Aim of the exercise
Lines from the material below that hold the string "synthesis" are what is needed; copy each of them.

Material provided
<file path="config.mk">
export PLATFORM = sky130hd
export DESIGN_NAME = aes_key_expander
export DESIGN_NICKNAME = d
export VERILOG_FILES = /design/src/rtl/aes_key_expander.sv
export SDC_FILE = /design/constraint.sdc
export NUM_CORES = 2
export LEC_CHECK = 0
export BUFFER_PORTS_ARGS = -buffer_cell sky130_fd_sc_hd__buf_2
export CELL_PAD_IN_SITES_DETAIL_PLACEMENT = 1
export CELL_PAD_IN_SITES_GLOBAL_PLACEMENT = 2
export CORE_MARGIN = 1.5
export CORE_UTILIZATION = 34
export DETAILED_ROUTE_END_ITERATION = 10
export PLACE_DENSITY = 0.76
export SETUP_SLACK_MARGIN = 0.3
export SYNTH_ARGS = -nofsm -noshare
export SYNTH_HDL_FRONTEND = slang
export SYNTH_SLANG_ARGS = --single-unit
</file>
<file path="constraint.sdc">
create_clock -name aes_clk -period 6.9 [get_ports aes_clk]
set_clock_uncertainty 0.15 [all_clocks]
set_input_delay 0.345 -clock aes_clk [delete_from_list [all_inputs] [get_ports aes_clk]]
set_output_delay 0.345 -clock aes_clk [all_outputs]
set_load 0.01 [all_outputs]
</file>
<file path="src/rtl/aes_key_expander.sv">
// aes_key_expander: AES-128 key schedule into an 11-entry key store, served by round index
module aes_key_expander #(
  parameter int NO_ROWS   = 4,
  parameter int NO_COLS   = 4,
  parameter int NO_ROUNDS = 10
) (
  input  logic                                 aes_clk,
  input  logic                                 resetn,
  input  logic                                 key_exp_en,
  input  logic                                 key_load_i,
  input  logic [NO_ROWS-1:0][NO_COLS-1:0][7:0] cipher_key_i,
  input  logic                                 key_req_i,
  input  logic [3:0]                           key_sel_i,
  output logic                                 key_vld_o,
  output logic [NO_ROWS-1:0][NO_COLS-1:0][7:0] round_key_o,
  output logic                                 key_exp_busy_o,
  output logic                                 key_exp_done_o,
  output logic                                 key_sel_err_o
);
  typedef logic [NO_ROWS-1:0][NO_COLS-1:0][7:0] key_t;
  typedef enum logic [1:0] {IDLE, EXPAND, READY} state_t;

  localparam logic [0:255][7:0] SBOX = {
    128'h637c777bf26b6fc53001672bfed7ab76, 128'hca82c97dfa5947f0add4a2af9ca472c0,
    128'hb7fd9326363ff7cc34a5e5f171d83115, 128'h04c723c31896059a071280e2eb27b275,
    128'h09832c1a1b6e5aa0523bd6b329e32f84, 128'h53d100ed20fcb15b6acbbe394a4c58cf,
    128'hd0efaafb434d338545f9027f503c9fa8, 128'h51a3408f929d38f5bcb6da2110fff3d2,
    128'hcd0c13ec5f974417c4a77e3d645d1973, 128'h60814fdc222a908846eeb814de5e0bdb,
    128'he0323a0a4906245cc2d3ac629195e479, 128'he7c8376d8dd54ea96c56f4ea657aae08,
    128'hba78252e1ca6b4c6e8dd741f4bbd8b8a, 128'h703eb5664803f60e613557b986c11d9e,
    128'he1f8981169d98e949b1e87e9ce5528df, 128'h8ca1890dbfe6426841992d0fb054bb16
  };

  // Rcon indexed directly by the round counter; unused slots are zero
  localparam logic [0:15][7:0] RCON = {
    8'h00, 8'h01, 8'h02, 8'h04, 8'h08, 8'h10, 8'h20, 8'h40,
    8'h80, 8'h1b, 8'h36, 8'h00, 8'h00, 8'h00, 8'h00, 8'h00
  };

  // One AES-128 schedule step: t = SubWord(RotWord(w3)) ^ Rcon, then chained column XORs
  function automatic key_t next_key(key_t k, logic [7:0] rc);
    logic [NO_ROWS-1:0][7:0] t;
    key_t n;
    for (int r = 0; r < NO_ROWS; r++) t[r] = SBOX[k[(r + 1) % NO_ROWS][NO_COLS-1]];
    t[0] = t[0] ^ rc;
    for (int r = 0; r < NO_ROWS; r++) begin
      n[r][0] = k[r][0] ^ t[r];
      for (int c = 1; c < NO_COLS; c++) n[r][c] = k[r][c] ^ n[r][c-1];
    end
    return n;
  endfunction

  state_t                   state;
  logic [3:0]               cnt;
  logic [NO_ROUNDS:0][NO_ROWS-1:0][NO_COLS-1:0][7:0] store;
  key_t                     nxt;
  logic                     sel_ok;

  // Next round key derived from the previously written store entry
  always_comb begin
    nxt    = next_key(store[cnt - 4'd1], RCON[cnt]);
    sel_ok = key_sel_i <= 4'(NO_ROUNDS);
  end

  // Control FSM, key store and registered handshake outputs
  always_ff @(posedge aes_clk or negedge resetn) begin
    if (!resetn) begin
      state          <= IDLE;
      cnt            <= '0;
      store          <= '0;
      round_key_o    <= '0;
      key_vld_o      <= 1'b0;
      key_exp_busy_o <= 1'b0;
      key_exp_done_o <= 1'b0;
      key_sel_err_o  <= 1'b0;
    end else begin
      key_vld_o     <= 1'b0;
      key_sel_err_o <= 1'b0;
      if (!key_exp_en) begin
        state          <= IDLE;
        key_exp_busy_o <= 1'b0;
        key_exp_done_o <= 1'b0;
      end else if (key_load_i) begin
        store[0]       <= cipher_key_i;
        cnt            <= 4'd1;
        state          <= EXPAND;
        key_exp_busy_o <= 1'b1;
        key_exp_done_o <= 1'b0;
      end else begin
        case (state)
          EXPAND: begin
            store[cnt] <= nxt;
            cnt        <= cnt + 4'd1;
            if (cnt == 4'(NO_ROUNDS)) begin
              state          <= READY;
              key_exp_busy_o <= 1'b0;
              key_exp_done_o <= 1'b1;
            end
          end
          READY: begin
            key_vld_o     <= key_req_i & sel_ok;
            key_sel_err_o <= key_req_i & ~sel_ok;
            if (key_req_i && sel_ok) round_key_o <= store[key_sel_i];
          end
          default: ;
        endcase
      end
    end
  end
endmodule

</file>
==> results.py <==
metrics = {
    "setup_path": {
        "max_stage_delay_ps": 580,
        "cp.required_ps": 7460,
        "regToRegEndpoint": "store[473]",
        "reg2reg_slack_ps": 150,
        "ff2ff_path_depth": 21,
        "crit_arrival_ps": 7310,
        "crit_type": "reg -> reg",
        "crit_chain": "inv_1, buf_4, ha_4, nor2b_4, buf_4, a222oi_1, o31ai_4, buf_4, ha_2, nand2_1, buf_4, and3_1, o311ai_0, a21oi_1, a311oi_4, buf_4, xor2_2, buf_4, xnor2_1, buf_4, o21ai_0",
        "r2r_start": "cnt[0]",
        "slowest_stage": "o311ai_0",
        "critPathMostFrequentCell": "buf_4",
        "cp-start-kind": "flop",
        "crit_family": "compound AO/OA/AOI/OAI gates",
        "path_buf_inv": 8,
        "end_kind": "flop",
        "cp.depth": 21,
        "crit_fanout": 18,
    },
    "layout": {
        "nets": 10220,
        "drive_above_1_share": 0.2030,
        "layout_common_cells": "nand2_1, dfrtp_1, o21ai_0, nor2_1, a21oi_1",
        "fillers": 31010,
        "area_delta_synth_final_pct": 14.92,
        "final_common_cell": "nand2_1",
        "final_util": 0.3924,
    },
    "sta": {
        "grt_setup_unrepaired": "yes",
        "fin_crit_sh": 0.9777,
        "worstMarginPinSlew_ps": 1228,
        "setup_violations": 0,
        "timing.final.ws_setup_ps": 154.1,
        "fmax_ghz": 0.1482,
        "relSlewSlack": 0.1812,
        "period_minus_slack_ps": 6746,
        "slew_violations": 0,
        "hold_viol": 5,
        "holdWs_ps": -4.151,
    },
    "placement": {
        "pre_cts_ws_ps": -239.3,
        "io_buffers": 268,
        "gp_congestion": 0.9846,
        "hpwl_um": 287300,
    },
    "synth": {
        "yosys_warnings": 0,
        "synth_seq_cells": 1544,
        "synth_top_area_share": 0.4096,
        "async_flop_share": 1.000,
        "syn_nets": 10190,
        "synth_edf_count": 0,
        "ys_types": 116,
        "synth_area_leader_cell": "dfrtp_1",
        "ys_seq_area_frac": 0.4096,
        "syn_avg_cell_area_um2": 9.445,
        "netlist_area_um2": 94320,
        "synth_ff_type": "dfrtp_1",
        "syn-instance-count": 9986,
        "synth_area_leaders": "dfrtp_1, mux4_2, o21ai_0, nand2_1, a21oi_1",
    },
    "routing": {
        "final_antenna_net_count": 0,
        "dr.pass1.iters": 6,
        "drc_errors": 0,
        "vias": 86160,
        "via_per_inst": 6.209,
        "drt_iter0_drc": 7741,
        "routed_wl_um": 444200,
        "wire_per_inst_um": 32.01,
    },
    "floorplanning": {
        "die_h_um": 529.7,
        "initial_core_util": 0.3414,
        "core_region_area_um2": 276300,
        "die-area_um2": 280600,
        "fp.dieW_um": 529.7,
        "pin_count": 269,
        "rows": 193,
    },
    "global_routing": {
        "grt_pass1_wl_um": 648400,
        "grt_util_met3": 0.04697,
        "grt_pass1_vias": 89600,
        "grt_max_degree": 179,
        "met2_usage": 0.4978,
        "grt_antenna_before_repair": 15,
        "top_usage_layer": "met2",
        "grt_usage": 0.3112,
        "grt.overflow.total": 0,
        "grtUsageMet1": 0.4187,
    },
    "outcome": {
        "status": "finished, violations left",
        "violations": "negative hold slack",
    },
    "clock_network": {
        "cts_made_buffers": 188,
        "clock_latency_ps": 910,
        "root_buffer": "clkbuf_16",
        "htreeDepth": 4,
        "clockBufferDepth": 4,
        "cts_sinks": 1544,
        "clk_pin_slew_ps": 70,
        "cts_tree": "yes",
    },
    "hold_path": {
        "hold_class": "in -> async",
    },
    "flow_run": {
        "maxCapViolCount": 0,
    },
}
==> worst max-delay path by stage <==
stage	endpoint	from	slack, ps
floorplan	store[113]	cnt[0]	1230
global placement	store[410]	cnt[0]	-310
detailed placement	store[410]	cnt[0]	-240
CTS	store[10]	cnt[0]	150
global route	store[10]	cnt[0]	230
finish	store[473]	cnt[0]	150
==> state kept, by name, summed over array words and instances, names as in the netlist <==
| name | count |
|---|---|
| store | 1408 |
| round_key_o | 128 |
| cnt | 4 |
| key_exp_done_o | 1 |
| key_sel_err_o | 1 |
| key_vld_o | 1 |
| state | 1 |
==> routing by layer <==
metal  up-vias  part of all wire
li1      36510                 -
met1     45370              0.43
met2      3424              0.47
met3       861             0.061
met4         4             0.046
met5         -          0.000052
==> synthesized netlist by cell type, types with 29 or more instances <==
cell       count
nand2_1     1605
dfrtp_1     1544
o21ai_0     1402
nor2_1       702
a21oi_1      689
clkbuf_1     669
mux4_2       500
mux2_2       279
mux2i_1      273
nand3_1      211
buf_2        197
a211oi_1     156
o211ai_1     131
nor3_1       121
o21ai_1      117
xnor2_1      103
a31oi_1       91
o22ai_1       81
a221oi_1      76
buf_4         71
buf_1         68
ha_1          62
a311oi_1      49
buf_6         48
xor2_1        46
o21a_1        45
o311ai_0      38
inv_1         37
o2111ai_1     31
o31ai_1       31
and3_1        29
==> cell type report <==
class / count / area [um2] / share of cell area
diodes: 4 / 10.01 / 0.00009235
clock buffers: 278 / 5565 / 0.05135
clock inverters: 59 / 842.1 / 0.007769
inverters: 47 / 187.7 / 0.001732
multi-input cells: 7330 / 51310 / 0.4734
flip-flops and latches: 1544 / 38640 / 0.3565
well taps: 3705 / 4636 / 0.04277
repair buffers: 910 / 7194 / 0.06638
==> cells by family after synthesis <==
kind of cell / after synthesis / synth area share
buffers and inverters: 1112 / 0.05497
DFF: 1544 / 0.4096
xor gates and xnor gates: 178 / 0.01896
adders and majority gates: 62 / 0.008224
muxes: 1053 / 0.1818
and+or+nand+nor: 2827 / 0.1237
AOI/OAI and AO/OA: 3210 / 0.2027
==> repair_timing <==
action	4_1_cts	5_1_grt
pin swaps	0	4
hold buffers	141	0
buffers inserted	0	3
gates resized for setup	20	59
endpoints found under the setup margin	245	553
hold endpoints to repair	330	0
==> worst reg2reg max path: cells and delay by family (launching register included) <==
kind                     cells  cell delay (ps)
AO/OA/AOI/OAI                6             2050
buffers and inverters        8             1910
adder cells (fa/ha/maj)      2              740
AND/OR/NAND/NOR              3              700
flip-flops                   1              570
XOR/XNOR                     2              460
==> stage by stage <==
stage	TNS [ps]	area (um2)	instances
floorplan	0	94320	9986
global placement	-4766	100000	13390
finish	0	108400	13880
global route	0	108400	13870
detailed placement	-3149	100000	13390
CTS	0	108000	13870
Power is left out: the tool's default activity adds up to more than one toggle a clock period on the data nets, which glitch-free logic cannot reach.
--
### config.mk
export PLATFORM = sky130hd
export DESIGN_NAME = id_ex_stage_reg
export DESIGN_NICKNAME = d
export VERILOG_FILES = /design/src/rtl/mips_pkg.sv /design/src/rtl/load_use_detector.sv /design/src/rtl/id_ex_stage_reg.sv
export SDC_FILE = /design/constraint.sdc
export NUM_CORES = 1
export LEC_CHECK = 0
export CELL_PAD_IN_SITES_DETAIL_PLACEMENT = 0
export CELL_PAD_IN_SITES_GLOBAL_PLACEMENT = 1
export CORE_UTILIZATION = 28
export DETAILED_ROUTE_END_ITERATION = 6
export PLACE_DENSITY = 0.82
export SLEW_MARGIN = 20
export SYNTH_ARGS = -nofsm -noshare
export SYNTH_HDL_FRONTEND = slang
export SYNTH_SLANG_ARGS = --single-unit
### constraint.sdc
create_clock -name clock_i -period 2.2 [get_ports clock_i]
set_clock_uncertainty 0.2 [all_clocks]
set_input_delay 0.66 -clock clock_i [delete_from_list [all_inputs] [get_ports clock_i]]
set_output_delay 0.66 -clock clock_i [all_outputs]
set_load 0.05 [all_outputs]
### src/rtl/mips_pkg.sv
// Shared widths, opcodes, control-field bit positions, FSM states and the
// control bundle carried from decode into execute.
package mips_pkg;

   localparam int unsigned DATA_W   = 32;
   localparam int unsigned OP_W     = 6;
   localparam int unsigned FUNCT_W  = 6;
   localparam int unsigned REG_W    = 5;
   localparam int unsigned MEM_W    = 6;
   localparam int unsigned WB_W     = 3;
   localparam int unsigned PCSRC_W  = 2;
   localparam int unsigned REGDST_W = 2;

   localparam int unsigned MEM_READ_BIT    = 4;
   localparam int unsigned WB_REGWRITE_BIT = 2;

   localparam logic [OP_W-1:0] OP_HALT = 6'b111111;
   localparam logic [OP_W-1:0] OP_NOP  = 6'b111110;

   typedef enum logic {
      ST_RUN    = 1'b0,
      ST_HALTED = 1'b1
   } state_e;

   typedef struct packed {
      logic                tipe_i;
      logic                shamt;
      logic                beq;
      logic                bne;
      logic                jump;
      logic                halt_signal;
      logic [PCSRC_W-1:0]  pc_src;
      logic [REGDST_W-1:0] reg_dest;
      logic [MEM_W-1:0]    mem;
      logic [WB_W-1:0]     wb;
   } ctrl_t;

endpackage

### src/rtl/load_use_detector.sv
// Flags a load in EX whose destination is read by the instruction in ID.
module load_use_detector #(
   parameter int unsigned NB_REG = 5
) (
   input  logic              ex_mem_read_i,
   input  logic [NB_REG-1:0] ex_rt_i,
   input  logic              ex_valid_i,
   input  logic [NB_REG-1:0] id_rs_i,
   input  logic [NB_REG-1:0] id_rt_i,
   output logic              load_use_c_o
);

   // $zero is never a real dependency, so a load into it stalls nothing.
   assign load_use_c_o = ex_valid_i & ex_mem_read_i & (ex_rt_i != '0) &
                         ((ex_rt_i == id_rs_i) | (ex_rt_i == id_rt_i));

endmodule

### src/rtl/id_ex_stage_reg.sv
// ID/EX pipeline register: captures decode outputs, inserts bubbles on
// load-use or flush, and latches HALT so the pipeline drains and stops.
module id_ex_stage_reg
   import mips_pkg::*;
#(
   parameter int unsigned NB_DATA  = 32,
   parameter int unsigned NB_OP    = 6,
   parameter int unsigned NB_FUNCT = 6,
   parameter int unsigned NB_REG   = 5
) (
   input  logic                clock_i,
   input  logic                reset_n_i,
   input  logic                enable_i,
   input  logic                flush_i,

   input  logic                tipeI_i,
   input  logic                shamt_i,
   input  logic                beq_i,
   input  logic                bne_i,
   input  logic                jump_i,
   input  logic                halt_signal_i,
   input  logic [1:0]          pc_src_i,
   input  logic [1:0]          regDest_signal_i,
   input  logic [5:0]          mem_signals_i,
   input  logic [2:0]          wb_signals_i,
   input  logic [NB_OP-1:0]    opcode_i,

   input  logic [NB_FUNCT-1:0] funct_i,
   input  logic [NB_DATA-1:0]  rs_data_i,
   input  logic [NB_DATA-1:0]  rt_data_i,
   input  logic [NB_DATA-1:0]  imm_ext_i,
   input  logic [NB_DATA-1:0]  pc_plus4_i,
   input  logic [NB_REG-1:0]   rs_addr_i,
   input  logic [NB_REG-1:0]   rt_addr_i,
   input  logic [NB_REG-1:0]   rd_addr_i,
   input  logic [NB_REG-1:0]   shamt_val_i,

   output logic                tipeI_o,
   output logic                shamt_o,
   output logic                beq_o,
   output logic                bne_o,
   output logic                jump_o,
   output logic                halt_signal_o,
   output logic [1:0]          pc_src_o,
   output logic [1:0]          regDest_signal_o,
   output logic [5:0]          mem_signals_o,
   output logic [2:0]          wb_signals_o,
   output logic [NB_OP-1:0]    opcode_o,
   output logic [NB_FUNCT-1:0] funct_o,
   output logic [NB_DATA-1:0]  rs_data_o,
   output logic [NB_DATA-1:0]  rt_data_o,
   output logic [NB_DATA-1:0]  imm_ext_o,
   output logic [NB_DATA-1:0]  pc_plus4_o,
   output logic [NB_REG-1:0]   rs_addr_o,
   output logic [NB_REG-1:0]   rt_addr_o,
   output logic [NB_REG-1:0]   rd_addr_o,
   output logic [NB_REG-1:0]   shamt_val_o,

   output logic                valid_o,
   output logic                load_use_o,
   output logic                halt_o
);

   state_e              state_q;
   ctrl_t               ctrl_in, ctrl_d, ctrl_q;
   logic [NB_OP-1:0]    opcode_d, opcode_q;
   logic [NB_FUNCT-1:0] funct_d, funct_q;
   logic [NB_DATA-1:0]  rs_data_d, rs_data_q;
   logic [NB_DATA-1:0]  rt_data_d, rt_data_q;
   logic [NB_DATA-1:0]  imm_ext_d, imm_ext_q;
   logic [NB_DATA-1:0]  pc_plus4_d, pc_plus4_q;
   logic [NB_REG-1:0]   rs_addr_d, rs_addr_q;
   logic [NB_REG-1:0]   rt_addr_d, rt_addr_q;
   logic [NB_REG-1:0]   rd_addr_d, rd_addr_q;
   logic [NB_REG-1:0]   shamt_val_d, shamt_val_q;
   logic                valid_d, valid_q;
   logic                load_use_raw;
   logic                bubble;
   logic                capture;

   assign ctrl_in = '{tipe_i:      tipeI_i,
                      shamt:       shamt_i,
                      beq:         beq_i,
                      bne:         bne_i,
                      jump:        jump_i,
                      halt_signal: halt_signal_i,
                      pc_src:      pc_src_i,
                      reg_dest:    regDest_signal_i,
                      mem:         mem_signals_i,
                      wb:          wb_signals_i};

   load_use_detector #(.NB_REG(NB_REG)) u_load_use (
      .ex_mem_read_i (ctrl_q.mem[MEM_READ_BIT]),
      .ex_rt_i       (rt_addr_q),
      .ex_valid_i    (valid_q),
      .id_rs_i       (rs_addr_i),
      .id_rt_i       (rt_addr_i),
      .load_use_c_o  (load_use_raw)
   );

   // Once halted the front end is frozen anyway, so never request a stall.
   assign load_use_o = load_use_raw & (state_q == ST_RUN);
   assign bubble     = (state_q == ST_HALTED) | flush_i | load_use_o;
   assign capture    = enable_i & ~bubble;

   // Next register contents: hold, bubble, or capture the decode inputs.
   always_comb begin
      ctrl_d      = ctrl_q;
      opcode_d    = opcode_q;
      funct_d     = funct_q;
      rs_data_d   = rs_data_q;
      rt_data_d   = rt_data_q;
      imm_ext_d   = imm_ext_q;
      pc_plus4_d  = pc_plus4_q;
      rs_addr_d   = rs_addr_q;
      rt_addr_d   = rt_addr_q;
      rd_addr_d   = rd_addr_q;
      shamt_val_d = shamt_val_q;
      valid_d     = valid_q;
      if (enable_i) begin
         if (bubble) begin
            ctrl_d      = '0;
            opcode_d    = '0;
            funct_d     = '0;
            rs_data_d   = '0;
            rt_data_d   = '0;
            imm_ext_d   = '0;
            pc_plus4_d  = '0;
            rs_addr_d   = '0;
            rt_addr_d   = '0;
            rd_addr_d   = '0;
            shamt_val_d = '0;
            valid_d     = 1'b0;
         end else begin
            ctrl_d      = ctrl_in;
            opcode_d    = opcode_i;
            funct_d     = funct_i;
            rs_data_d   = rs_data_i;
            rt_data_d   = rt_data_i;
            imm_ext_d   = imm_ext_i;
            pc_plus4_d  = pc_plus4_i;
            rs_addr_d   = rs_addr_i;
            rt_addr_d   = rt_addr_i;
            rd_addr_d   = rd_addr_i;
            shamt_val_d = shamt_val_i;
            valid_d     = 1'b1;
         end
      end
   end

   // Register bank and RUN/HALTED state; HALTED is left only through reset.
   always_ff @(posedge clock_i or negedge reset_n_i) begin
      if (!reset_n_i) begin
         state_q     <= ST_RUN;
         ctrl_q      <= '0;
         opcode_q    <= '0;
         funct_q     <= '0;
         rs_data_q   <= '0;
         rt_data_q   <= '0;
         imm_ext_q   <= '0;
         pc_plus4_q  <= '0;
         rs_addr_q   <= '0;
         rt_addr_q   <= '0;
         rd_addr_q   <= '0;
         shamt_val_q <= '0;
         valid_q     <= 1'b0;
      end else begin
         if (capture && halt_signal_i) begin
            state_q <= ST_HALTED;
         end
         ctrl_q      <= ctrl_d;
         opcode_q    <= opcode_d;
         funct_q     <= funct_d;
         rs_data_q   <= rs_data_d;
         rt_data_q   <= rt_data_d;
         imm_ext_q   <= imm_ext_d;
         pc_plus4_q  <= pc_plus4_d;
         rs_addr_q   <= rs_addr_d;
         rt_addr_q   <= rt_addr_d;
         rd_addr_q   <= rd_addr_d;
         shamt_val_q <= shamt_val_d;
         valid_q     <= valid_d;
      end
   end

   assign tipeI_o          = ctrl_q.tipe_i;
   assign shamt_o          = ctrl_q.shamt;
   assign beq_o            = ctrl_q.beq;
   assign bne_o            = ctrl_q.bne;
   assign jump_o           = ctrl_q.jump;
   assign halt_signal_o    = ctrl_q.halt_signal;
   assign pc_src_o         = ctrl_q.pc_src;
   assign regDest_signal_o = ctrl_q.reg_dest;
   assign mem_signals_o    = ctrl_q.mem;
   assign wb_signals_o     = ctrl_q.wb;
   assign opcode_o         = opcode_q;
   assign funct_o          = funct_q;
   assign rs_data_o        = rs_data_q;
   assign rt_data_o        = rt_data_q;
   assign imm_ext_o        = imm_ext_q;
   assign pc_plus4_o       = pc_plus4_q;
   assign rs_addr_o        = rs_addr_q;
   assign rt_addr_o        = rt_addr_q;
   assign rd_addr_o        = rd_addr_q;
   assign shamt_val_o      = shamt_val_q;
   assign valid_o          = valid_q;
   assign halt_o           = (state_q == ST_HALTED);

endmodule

The answer
==> cells by family after synthesis <==
kind of cell / after synthesis / synth area share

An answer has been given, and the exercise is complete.